Rivers Flowing Into the Great Lakes Are Teeming with Microplastic Pollution

The minute plastics are in the food chain, and they’re increasingly shown to harm the health of marine animals.
Rivers that flow into the Great Lakes are awash with tiny plastic bits, some barely visible to the human eye but big enough to infiltrate the food chain, according to the largest study of microplastics in rivers to date.
Scientists found the harmful pollutants in every one of the 107 samples taken from 29 rivers across six states, according to research published this week in the journal Environmental Science & Technology.“It’s significant that we found how widespread the plastics were,” said hydrologist Austin Baldwin of the U.S. Geological Survey, the study’s lead author. “We found them not only in really urban watersheds but also agricultural watersheds and even forest-dominated watersheds.”
Concentrations of microplastics were greatest in urban waterways, with Michigan’s Rouge River showing the highest density: 32 particles per cubic meter. Tributaries that passed largely through more natural, forested areas showed smaller concentrations, with the lowest recorded concentration of 0.05 parts per cubic meter in samples from the St. Louis River in Wisconsin.

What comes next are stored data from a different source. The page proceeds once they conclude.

Background: an optimization exercise with open tools, aiming at small area and a short achievable clock period. Do not read the settings as production practice. RTL that was checked went through simulation tests only; none was proved equivalent to the original. Only the layout flow was run in runs 2 to 6; the RTL was not checked for function there. Power and IR drop assume default switching activity.

$ cat flow/design.v
module scp_crc8_byte (
    input  wire [7:0] acc,
    input  wire [7:0] data,
    output reg  [7:0] next
);
    integer i;
    always @(*) begin
        next = acc ^ data;
        for (i = 0; i < 8; i = i + 1)
            next = next[0] ? ((next >> 1) ^ 8'h8C) : (next >> 1);
    end
endmodule
module scp_crc16_byte (
    input  wire [15:0] acc,
    input  wire [7:0]  data,
    output reg  [15:0] next
);
    integer i;
    always @(*) begin
        next = acc ^ {8'h00, data};
        for (i = 0; i < 8; i = i + 1)
            next = next[0] ? ((next >> 1) ^ 16'h8408) : (next >> 1);
    end
endmodule
module scp_rx #(
    parameter BUF_BYTES = 64
) (
    input  wire                   clk,
    input  wire                   rst,
    input  wire [7:0]             cfg_sof,
    input  wire                   cfg_dup_suppress,
    input  wire [15:0]            cfg_max_dlen,
    input  wire [7:0]             cfg_prev_seq_reset,
    input  wire [63:0]            cfg_sub_ids,
    input  wire [3:0]             cfg_sub_en,
    input  wire                   in_valid,
    input  wire [7:0]             in_byte,
    input  wire                   abort,
    output reg                    ev_valid,
    output reg  [2:0]             ev_code,
    output wire [15:0]            ev_cmd,
    output wire [15:0]            ev_dlen,
    output wire [8*BUF_BYTES-1:0] ev_payload
);
    localparam [2:0] EV_NONE = 3'd0, EV_BAD_SOF = 3'd1, EV_DLEN_OVERFLOW = 3'd2,
                     EV_CRC8_MISMATCH = 3'd3, EV_CRC16_MISMATCH = 3'd4,
                     EV_DUPLICATE = 3'd5, EV_UNKNOWN_CMD = 3'd6, EV_DISPATCH = 3'd7;
    reg st_sof, st_dlen0, st_dlen1, st_seq, st_crc8, st_cmd0, st_cmd1, st_data,
        st_c16a, st_c16b;
    reg [6:0]  rx_dlen;         
    reg        rx_dlen_big;     
    reg [7:0]  rx_prev_seq;
    reg        rx_abandon;
    reg [15:0] rx_cmd;
    reg        rx_sub;          
    reg        rx_c16_lo_ok;    
    reg [7:0]  rx_row_n;        
    reg [7:0]  rx_col_n;        
    reg [6:0]  rx_rem;          
    reg        rx_last;         
    reg [7:0]  rx_c8_acc;
    reg [15:0] rx_c16_acc;
    reg [7:0]  rx_buf [0:BUF_BYTES-1];
    assign ev_cmd  = rx_cmd;
    assign ev_dlen = {9'd0, rx_dlen};
    genvar g;
    generate
        for (g = 0; g < BUF_BYTES; g = g + 1) begin : g_payload
            assign ev_payload[8*g +: 8] = rx_buf[g];
        end
    endgenerate
    wire [7:0]  c8_fed;
    wire [15:0] c16_fed;
    scp_crc8_byte  u_c8  (.acc(st_sof ? 8'hFF : rx_c8_acc),     .data(in_byte), .next(c8_fed));
    scp_crc16_byte u_c16 (.acc(st_sof ? 16'hFFFF : rx_c16_acc), .data(in_byte), .next(c16_fed));
    wire take      = in_valid;
    wire is_sof    = (in_byte == cfg_sof);
    wire dlen_big  = rx_dlen_big || (in_byte != 8'd0);
    wire c8_ok     = (in_byte == rx_c8_acc);
    wire c16_ok    = rx_c16_lo_ok && (in_byte == rx_c16_acc[15:8]);
    reg subscribed;
    integer k;
    always @(*) begin
        subscribed = 1'b0;
        for (k = 0; k < 4; k = k + 1)
            if (cfg_sub_en[k] && cfg_sub_ids[16*k +: 16] == rx_cmd)
                subscribed = 1'b1;
    end
    integer b;
    always @(posedge clk) begin
        for (b = 0; b < BUF_BYTES; b = b + 1)
            if (!rx_row_n[b / 8] && !rx_col_n[b % 8])
                rx_buf[b] <= in_byte;
    end
    always @(posedge clk) begin
        rx_sub <= subscribed;
        if (take) begin
            rx_c8_acc <= c8_fed;
            if (!(st_c16a || st_c16b))
                rx_c16_acc <= c16_fed;
        end
        if (take && st_dlen0) begin
            rx_dlen     <= in_byte[6:0];
            rx_dlen_big <= (in_byte > 8'd64) ||
                           (cfg_max_dlen[15:8] == 8'd0 && in_byte > cfg_max_dlen[7:0]);
        end
        if (take && st_seq)
            rx_abandon <= cfg_dup_suppress && (in_byte == rx_prev_seq);
        if (take && st_cmd0) rx_cmd[7:0]  <= in_byte;
        if (take && st_cmd1) rx_cmd[15:8] <= in_byte;
        if (take && st_c16a) rx_c16_lo_ok <= (in_byte == rx_c16_acc[7:0]);
        if (take && st_cmd1) begin
            rx_row_n <= 8'hFE;
            rx_col_n <= 8'hFE;
            rx_rem   <= rx_dlen;
            rx_last  <= (rx_dlen == 7'd1);
        end else if (take && st_data) begin
            rx_col_n <= {rx_col_n[6:0], rx_col_n[7]};
            if (!rx_col_n[7])
                rx_row_n <= {rx_row_n[6:0], 1'b1};
            rx_rem   <= rx_rem - 7'd1;
            rx_last  <= (rx_rem == 7'd2);
        end
        if (rst) begin
            rx_prev_seq <= cfg_prev_seq_reset;
        end else if (take && st_seq && cfg_dup_suppress) begin
            rx_prev_seq <= in_byte;
        end
        if (rst) begin
            {st_sof, st_dlen0, st_dlen1, st_seq, st_crc8, st_cmd0, st_cmd1, st_data,
             st_c16a, st_c16b} <= 10'b1000000000;
            ev_valid <= 1'b0;
        end else begin
            ev_valid <= take;
            if (abort) begin
                {st_sof, st_dlen0, st_dlen1, st_seq, st_crc8, st_cmd0, st_cmd1, st_data,
                 st_c16a, st_c16b} <= 10'b1000000000;
            end else if (take) begin
                st_sof   <= (st_sof && !is_sof) || (st_dlen1 && dlen_big) ||
                            (st_crc8 && !c8_ok) || st_c16b;
                st_dlen0 <= st_sof && is_sof;
                st_dlen1 <= st_dlen0;
                st_seq   <= st_dlen1 && !dlen_big;
                st_crc8  <= st_seq;
                st_cmd0  <= st_crc8 && c8_ok;
                st_cmd1  <= st_cmd0;
                st_data  <= (st_cmd1 && rx_dlen != 7'd0) || (st_data && !rx_last);
                st_c16a  <= (st_cmd1 && rx_dlen == 7'd0) || (st_data && rx_last);
                st_c16b  <= st_c16a;
            end
        end
        if (st_sof && !is_sof)
            ev_code <= EV_BAD_SOF;
        else if (st_dlen1 && dlen_big)
            ev_code <= EV_DLEN_OVERFLOW;
        else if (st_crc8 && !c8_ok)
            ev_code <= EV_CRC8_MISMATCH;
        else if (st_c16b)
            ev_code <= !c16_ok    ? EV_CRC16_MISMATCH :
                       rx_abandon ? EV_DUPLICATE :
                       !rx_sub    ? EV_UNKNOWN_CMD : EV_DISPATCH;
        else
            ev_code <= EV_NONE;
    end
endmodule
$ cat flow/flow/run.sh
#!/bin/bash
# The standard ORFS layout (the standard.sh: standard synthesis, floorplan,
# power grid, placement, CTS, routing), with two changes to how it is made:
# * the port buffers that global placement inserts are sky130_fd_sc_hd__buf_1
#   instead of the delay buffer buffer_ports picks by itself (every input and
#   output port still gets its own buffer);
# * clock tree synthesis clusters up to 30 sinks within 80 um per leaf buffer
#   and inserts no dummy loads. The tree stays balanced: every register sees
#   the same clock arrival, as in the standard flow.
# make's full output goes to orfs_make.log; each ORFS step keeps its own log
# under orfs/logs.
set -euo pipefail
export BUFFER_PORTS_ARGS="-buffer_cell sky130_fd_sc_hd__buf_1"
export CTS_ARGS="-sink_clustering_enable -repair_clock_nets -dont_use_dummy_load -sink_clustering_size 30 -sink_clustering_max_diameter 80 -buf_list {sky130_fd_sc_hd__clkbuf_8 sky130_fd_sc_hd__clkbuf_16}"
bash standard.sh > orfs_make.log 2>&1
$ cat flow/standard.sh
#!/bin/bash
# synth_recipe.tcl (not shown) runs the flow's synth.tcl, then flattens the netlist and writes it again
# the make line also repeats each setting of config.mk as NAME=value (left out here)
make -C /OpenROAD-flow-scripts/flow DESIGN_CONFIG=/design/flow/config.mk WORK_HOME=/design/flow/orfs CLKGATE_MAP_FILE= SYNTH_SCRIPT=/design/flow/synth_recipe.tcl "${@:-finish}"
$ cat flow/config.mk
export PLATFORM = sky130hd
export DESIGN_NAME = scp_rx
export DESIGN_NICKNAME = scp_rx
export VERILOG_FILES = /design/flow/design.v
export SDC_FILE = /design/flow/constraint.sdc
export NUM_CORES = 4
export LEC_CHECK = 0
export CAP_MARGIN = 10
export CORE_MARGIN = 2
export CORE_UTILIZATION = 60
export SETUP_SLACK_MARGIN = 2.7
export SLEW_MARGIN = 10
$ cat flow/constraint.sdc
create_clock -name core_clock -period 5.0 [get_ports {clk}]
set_input_delay 1.0000 -clock core_clock [delete_from_list [all_inputs] [get_ports {clk}]]
set_output_delay 1.0000 -clock core_clock [all_outputs]
set_load 0.01 [all_outputs]
==> results.json, run 1 <==
{
  "outcome": "finished clean",
  "slowest_delay_ns": 0.51,
  "post-route-min-period_ns": 2.24,
  "critical_path_class": "reg -> out",
  "multiInputGateArea_um2": 3020,
  "cellLeakagePower_nw": 8.64,
  "crit_path_end_kind": "primary output",
  "syn_inst": 1130,
  "vdd_drop_max_mv": 0.299,
  "finalCoreUtilization_pct": 72.0,
  "hold_depth": 2,
  "syn_avg_cell_area_um2": 18.8,
  "dp_hpwl_um": 43000,
  "cts.sinks": 609,
  "drive_gt1_share_pct": 4.56,
  "r2r_slack_ns": 2.87,
  "worstMarginPinSlew_ns": 1.12,
  "grt_setup_unrepaired": "no",
  "first_global_vias": 12033,
  "ys_types": 40,
  "first_iter_violations": 1080,
  "fmax_mhz": 447,
  "portBuffers": 651,
  "r2r-start": "rx_cmd[10]",
  "tns_ns": 0,
  "hold_end": "st_dlen0",
  "clk-insertion-delay-late_ns": 0.55,
  "drv_slew": 0,
  "synth_area_um2": 21300,
  "period_share_pct": 44.8,
  "root_buffer": "clkbuf_16",
  "reg2reg_depth": 6,
  "htreeDepth": 1,
  "cp_slowest_cell": "edfxtp_1",
  "diodes": 0,
  "hold_viol_final": 0,
  "synth-edff-count": 578,
  "wire_per_inst_um": 26.9,
  "gp_congestion": 0.989,
  "synthFlopType": "edfxtp_1",
  "path_max_fanout": 2,
  "route.detailed.drc": 0,
  "via_count": 12585,
  "cp_data_required_time_ns": 4.00,
  "cts_tree": "done",
  "final_nets": 1924,
  "fp.dieArea_um2": 36900,
  "clk_path_buf_depth": 3,
  "drt-total-wl_um": 60700,
  "final_cell_mix": "buf_1 (642), edfxtp_1 (578), xnor2_1 (118)",
  "critPathLaunch": "rx_cmd[10]",
  "grt.overflow.total": 0,
  "coreArea_um2": 34700,
  "drv_cap": 0,
  "hold_buffers": 0,
  "grtUsageTotal_pct": 31.9,
  "relSlewSlack_pct": 25.3,
  "die_w_um": 192,
  "fillers": 2331,
  "vias_per_cell": 5.58,
  "drt-pass1-iter-count": 5,
  "initial_core_util_pct": 61.2,
  "path_clk_slew_ns": 0.11,
  "crit_chain": "buf_1",
  "yosys_warnings": 4,
  "cp_top_family": "flip-flops",
  "rows": 68,
  "critPathLaunchType": "register",
  "crit_buf_inv": 1,
  "synth-seq-area-share_pct": 84.6,
  "grt_max_degree": 57,
  "pin_count": 661,
  "worstPathArrival_ns": 1.24,
  "worstHoldStart": "st_dlen0",
  "seq_area_um2": 18000,
  "powerDensity_nw_per_um2": 355,
  "grt_first_pass_wirelength_um": 83200,
  "final_common_cell": "buf_1",
  "skew_ns": 0.0436,
  "setup_viol": 0,
  "ant_nets": 0,
  "synth.ff_latch_count": 609,
  "area_delta_synth_final_pct": 17.5,
  "dieHeight_um": 192,
  "hp-class": "reg -> reg",
  "r2r-end": "rx_sub",
  "synthArstFlopShare_pct": 0,
  "antenna_found_initial": 0,
  "cts_made_buffers": 25
}
## Yosys cell counts, types with 7 or more instances
cell,number,area (µm²)
edfxtp_1,578,17400
xnor2_1,118,1030
nor2_1,102,383
nand2_1,63,236
xor2_1,42,368
dfxtp_1,31,621
clkbuf_1,26,97.6
nand3_1,19,95.1
nand4_1,18,113
nor4_1,18,113
inv_1,15,56.3
a21oi_1,12,60.1
buf_4,12,90.1
o21ai_0,12,60.1
ha_1,10,125
nor3_1,8,40.0
mux2_2,7,78.8
## flip-flops by register name, summed over array words and instances (netlist names), 3 cells and up
name,cells
rx_buf,512
rx_c16_acc,16
rx_cmd,16
rx_c8_acc,8
rx_col_n,8
rx_prev_seq,8
rx_row_n,8
rx_dlen,7
rx_rem,7
ev_code,3
## how the worst max path moves through the flow
| stage | slack (ns) | cells after the start | endpoint |
|---|---|---|---|
| after detailed placement | 1.49 | 5 | rx_last |
| after global placement | 1.61 | 3 | rx_c16_acc[12] |
| after CTS | 2.70 | 1 | ev_cmd[8] |
| after global routing | 2.72 | 7 | rx_c8_acc[7] |
| final | 2.76 | 1 | ev_cmd[10] |
| after floorplan | 2.71 | 3 | rx_c16_acc[0] |
## report_power, final
| part | total [mW] | switching [mW] | internal (mW) |
|---|---|---|---|
| combinational | 0.660 | 0.452 | 0.209 |
| clock | 2.28 | 1.38 | 0.900 |
| sequential | 5.92 | 0.0990 | 5.82 |
## final cells by class
cell class / instances / share of cell area (%)
Clock buffer: 25 / 2.50
Tap cell: 455 / 2.28
Inverter: 15 / 0.240
Timing Repair Buffer: 682 / 10.9
Multi-Input combinational cell: 468 / 12.1
Sequential cell: 609 / 72.0
## routing by layer
layer | GRT usage, % | vias to the layer above | wire, µm
li1 | - | 5438 | -
met1 | 41.7 | 6366 | 22700
met2 | 53.5 | 687 | 30300
met3 | 7.93 | 94 | 5740
met4 | 9.51 | 0 | 1950
met5 | 0 | - | 0
## metrics by stage
stage	power, mW	cells	setup slack, ns	hold slack, ns	cell area [µm²]
4_1_cts	8.89	2249	2.70	0.469	24900
6_report	8.86	2254	2.76	0.471	25000
3_5_place_dp	6.69	2209	1.49	0.453	24100
2_1_floorplan	6.31	1138	2.71	0.436	21300
5_1_grt	9.10	2254	2.72	0.506	25000
3_3_place_gp	6.69	2209	1.61	0.447	24100
## what timing repair did
item                                    in CTS  in global routing
endpoints found under the hold margin        0                  0
setup buffers                               15                  5
gates cloned                                 0                  0
pin swaps                                    1                  0
endpoints found under the setup margin      74                  3
gates resized for setup                     13                  1
## cells by family (layout without fill, tap and decap cells)
family | Yosys count | in the layout | synth area share [%]
AOI/OAI and AO/OA | 36 | 36 | 1.01
xor gates and xnor gates | 164 | 164 | 6.95
adders and majority gates | 10 | 10 | 0.589
buffers and inverters | 61 | 722 | 1.43
DFF | 609 | 609 | 84.6
muxes | 7 | 7 | 0.371
other | 1 | 9 | 0.0176
and+or+nand+nor | 242 | 242 | 5.04
==> run 2: changes to the inputs <==
--- a/flow/design.v
+++ b/flow/design.v
@@ -55,5 +55,10 @@
     reg        rx_sub;          
+    reg [3:0]  wr_sub_lo;       
     reg        rx_c16_lo_ok;    
-    reg [7:0]  rx_row_n;        
-    reg [7:0]  rx_col_n;        
+    reg [7:0]  wr_byte;         
+    reg        wr_data;         
+    reg        wr_cmd0;         
+    reg        wr_cmd1;         
+    reg [7:0]  wr_row_n;        
+    reg [7:0]  wr_col_n;        
     reg [6:0]  rx_rem;          
@@ -80,9 +85,9 @@
     wire c16_ok    = rx_c16_lo_ok && (in_byte == rx_c16_acc[15:8]);
-    reg subscribed;
+    reg [3:0] sub_lo_match, sub_hi_match;
     integer k;
     always @(*) begin
-        subscribed = 1'b0;
-        for (k = 0; k < 4; k = k + 1)
-            if (cfg_sub_en[k] && cfg_sub_ids[16*k +: 16] == rx_cmd)
-                subscribed = 1'b1;
+        for (k = 0; k < 4; k = k + 1) begin
+            sub_lo_match[k] = cfg_sub_en[k] && (wr_byte == cfg_sub_ids[16*k +: 8]);
+            sub_hi_match[k] = wr_sub_lo[k] && (wr_byte == cfg_sub_ids[16*k+8 +: 8]);
+        end
     end
@@ -91,7 +96,20 @@
         for (b = 0; b < BUF_BYTES; b = b + 1)
-            if (!rx_row_n[b / 8] && !rx_col_n[b % 8])
-                rx_buf[b] <= in_byte;
+            if (!wr_row_n[b / 8] && !wr_col_n[b % 8])
+                rx_buf[b] <= wr_byte;
     end
     always @(posedge clk) begin
-        rx_sub <= subscribed;
+        wr_byte <= in_byte;
+        wr_data <= take && st_data;
+        wr_cmd0 <= take && st_cmd0;
+        wr_cmd1 <= take && st_cmd1;
+        if (wr_cmd0) wr_sub_lo <= sub_lo_match;
+        if (wr_cmd1) rx_sub    <= |sub_hi_match;
+        if (take && st_cmd1) begin
+            wr_row_n <= 8'hFE;
+            wr_col_n <= 8'hFE;
+        end else if (wr_data) begin
+            wr_col_n <= {wr_col_n[6:0], wr_col_n[7]};
+            if (!wr_col_n[7])
+                wr_row_n <= {wr_row_n[6:0], 1'b1};
+        end
         if (take) begin
@@ -112,4 +130,2 @@
         if (take && st_cmd1) begin
-            rx_row_n <= 8'hFE;
-            rx_col_n <= 8'hFE;
             rx_rem   <= rx_dlen;
@@ -117,5 +133,2 @@
         end else if (take && st_data) begin
-            rx_col_n <= {rx_col_n[6:0], rx_col_n[7]};
-            if (!rx_col_n[7])
-                rx_row_n <= {rx_row_n[6:0], 1'b1};
             rx_rem   <= rx_rem - 7'd1;
==> flow/flow/run.sh (replaced) <==
#!/bin/bash
# The standard ORFS layout (the standard.sh), with the port buffers that
# global placement inserts made sky130_fd_sc_hd__buf_1 instead of the delay
# buffer buffer_ports picks by itself. Every input and output port still gets
# its buffer; nothing else in the flow changes.
set -euo pipefail
export BUFFER_PORTS_ARGS="-buffer_cell sky130_fd_sc_hd__buf_1"
export CTS_ARGS="-sink_clustering_enable -repair_clock_nets -dont_use_dummy_load -sink_clustering_size 30 -sink_clustering_max_diameter 80 -buf_list {sky130_fd_sc_hd__clkbuf_8 sky130_fd_sc_hd__clkbuf_16}"
bash standard.sh > orfs_make.log 2>&1
--- a/flow/config.mk
+++ b/flow/config.mk
@@ -7,3 +7,3 @@
 export LEC_CHECK = 0
-export CAP_MARGIN = 10
+export CAP_MARGIN = 20
 export CORE_MARGIN = 2
@@ -11,2 +11,2 @@
 export SETUP_SLACK_MARGIN = 2.7
-export SLEW_MARGIN = 10
+export SLEW_MARGIN = 20
==> run 2 against run 1 <==
Compared with the run above: non-clock buffer count down 18; register-to-register slack about the same; via count down 0.77%; critical endpoint is now ev_dlen[1]; largest cell class unchanged.
==> results.json, run 2 <==
{
  "placed_area_um2": 24500,
  "yosys_warnings": 4,
  "wl_met1_um": 21900,
  "rows": 69,
  "synthArstFlopShare_pct": 0,
  "synth_top_area_share_pct": 80.9,
  "coreArea_um2": 35600,
  "cts.sinks": 624,
  "synthTopCellsByCount": "edfxtp_1 (583), nor2_1 (110), xnor2_1 (101)",
  "setup_ws_ns": 2.75,
  "max_flop_register": "rx_buf",
  "via_count": 12488,
  "hold_slack_ns": 0.447,
  "ys_types": 43,
  "cts_made_buffers": 26,
  "antenna_found_initial": 0,
  "htreeDepth": 1,
  "critical_path_class": "reg -> out",
  "powerDensity_nw_per_um2": 336,
  "pre_cts_slack_ns": 1.75,
  "slowest_delay_ns": 0.47,
  "dp.cells": 2223,
  "finalCoreUtilization_pct": 71.0,
  "drv_cap": 0,
  "dieHeight_um": 194,
  "relSlewSlack_pct": 30.8,
  "cp_data_required_time_ns": 4.00,
  "gp_congestion": 0.851,
  "die_w_um": 194,
  "pin_count": 661,
  "crit_chain": "clkbuf_2",
  "fillers": 2398,
  "cellLeakagePower_nw": 7.87,
  "final_nets": 1915,
  "final_common_cell": "buf_1",
  "period_share_pct": 44.9,
  "setup_viol": 0,
  "cp_slowest_cell": "edfxtp_1",
  "fp.dieArea_um2": 37600,
  "portBuffers": 651,
  "syn_avg_cell_area_um2": 18.9,
  "clk-insertion-delay-late_ns": 0.59,
  "initial_core_util_pct": 60.9,
  "crit_path_end_kind": "primary output",
  "route.met2.wl_um": 30500,
  "critPathLaunchType": "register",
  "crit_buf_inv": 1,
  "hp-class": "reg -> reg",
  "finalPower_mw": 8.50,
  "top_layer": "met4",
  "wire_per_inst_um": 26.5,
  "largest_reg_flops": 512,
  "vias_per_cell": 5.55,
  "hold_depth": 0,
  "synth_area_leader_cell": "edfxtp_1",
  "vdd_drop_max_mv": 0.327,
  "seq_area_um2": 18300,
  "drv_slew": 0,
  "synth-edff-count": 583,
  "root_buffer": "clkbuf_16",
  "skew_ns": 0.0533,
  "synth.ff_latch_count": 624,
  "grtUsageTotal_pct": 31.3,
  "outcome": "finished clean",
  "grt_first_pass_wirelength_um": 85500,
  "cts_tree": "done",
  "ant_nets": 0,
  "drive_gt1_share_pct": 4.53,
  "first_iter_violations": 1209,
  "hold_viol_final": 0,
  "grt_setup_unrepaired": "no",
  "multiInputGateArea_um2": 3040,
  "dp_hpwl_um": 42000,
  "path_clk_slew_ns": 0.11,
  "reg_top3": "rx_buf: 512 flops, rx_c16_acc: 16 flops, rx_cmd: 16 flops",
  "cp_top_family": "flip-flops",
  "synth_most_common_cell": "edfxtp_1",
  "area_delta_synth_final_pct": 16.7,
  "grt.overflow.total": 0,
  "tns_ns": 0,
  "grt_max_degree": 62,
  "first_global_vias": 12158,
  "hold_buffers": 0,
  "reg2reg_depth": 4,
  "fmax_mhz": 445,
  "worstPathArrival_ns": 1.25,
  "final_cell_area_um2": 25300,
  "route.detailed.drc": 0,
  "path_max_fanout": 3,
  "netlist_top_cells_area": "edfxtp_1 (81%), xnor2_1 (4.1%), dfxtp_1 (3.8%)",
  "instances_no_fill": 2251,
  "post-route-min-period_ns": 2.25,
  "synthFlopType": "edfxtp_1",
  "worstMarginPinSlew_ns": 1.04,
  "drt-pass1-iter-count": 8,
  "synth-seq-area-share_pct": 84.7,
  "met3_length_um": 4910,
  "diodes": 0,
  "final_cell_mix": "buf_1 (638), edfxtp_1 (583), nor2_1 (109)",
  "drt-total-wl_um": 59700,
  "clk_path_buf_depth": 3,
  "syn_inst": 1143,
  "synth_area_um2": 21600,
  "crit_cells": 1
}
-- run 2: changes by cell type after synthesis, sizes merged, moves of 7 or more --
| cell | before | now |
|---|---|---|
| buf | 20 | 28 |
| dfxtp | 31 | 41 |
| mux2i | 0 | 7 |
| nand2 | 63 | 42 |
| nor2 | 103 | 111 |
| xnor2 | 122 | 105 |
| xor2 | 42 | 59 |
-- run 2: routing by layer --
metal	vias to the layer above	track usage, %
li1	5427	-
met2	698	53.9
met1	6250	40.8
met3	113	5.65
met5	-	0
met4	0	10.7
-- run 2: worst paths after layout --
kind / startpoint / end / slack [ns]
min reg2reg: wr_cmd1 / rx_sub / 0.45
max: rx_dlen[1] / ev_dlen[1] / 2.75
min: wr_cmd1 / rx_sub / 0.45
max reg2reg: wr_byte[2] / wr_sub_lo[3] / 2.87
-- run 2: cell families after synthesis --
logic type | Yosys count | synth area share (%)
DFF | 624 | 84.7
and+or+nand+nor | 227 | 4.69
xor gates and xnor gates | 164 | 6.83
buffers and inverters | 68 | 1.57
AOI/OAI and AO/OA | 35 | 0.977
muxes | 14 | 0.688
adders and majority gates | 10 | 0.578
other | 1 | 0.0173
-- run 2: power by group --
group,total [mW],switching [mW],internal (mW)
Clock,2.36,1.43,0.934
Sequential,5.81,0.0717,5.73
Combinational,0.327,0.191,0.136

A growing body of research is showing that ingesting microplastics can harm the health of marine animals. In one recent study, the survival and reproduction rates of European perch dropped after the fish consumed microplastics, which can resemble the prey such species normally feed on. Another report linked microplastic pollution to lower reproduction rates in Pacific oysters.
Research led by environmental chemist Sherri Mason of the State University of New York at Fredonia, a coauthor of the new study, found microplastics in the bellies of 18 fish species in the Great Lakes, including angler favorites such as perch and brown trout.Growing public and regulatory awareness of the issue has focused on microbeads: minuscule polymer balls added to personal care products to help scrub off dead skin cells or whiten teeth. Mason’s earlier research proved that microplastic pollution was endemic throughout the Great Lakes and helped spur a federal ban on microbeads in personal care products and cosmetics; the ban takes effect in 2017.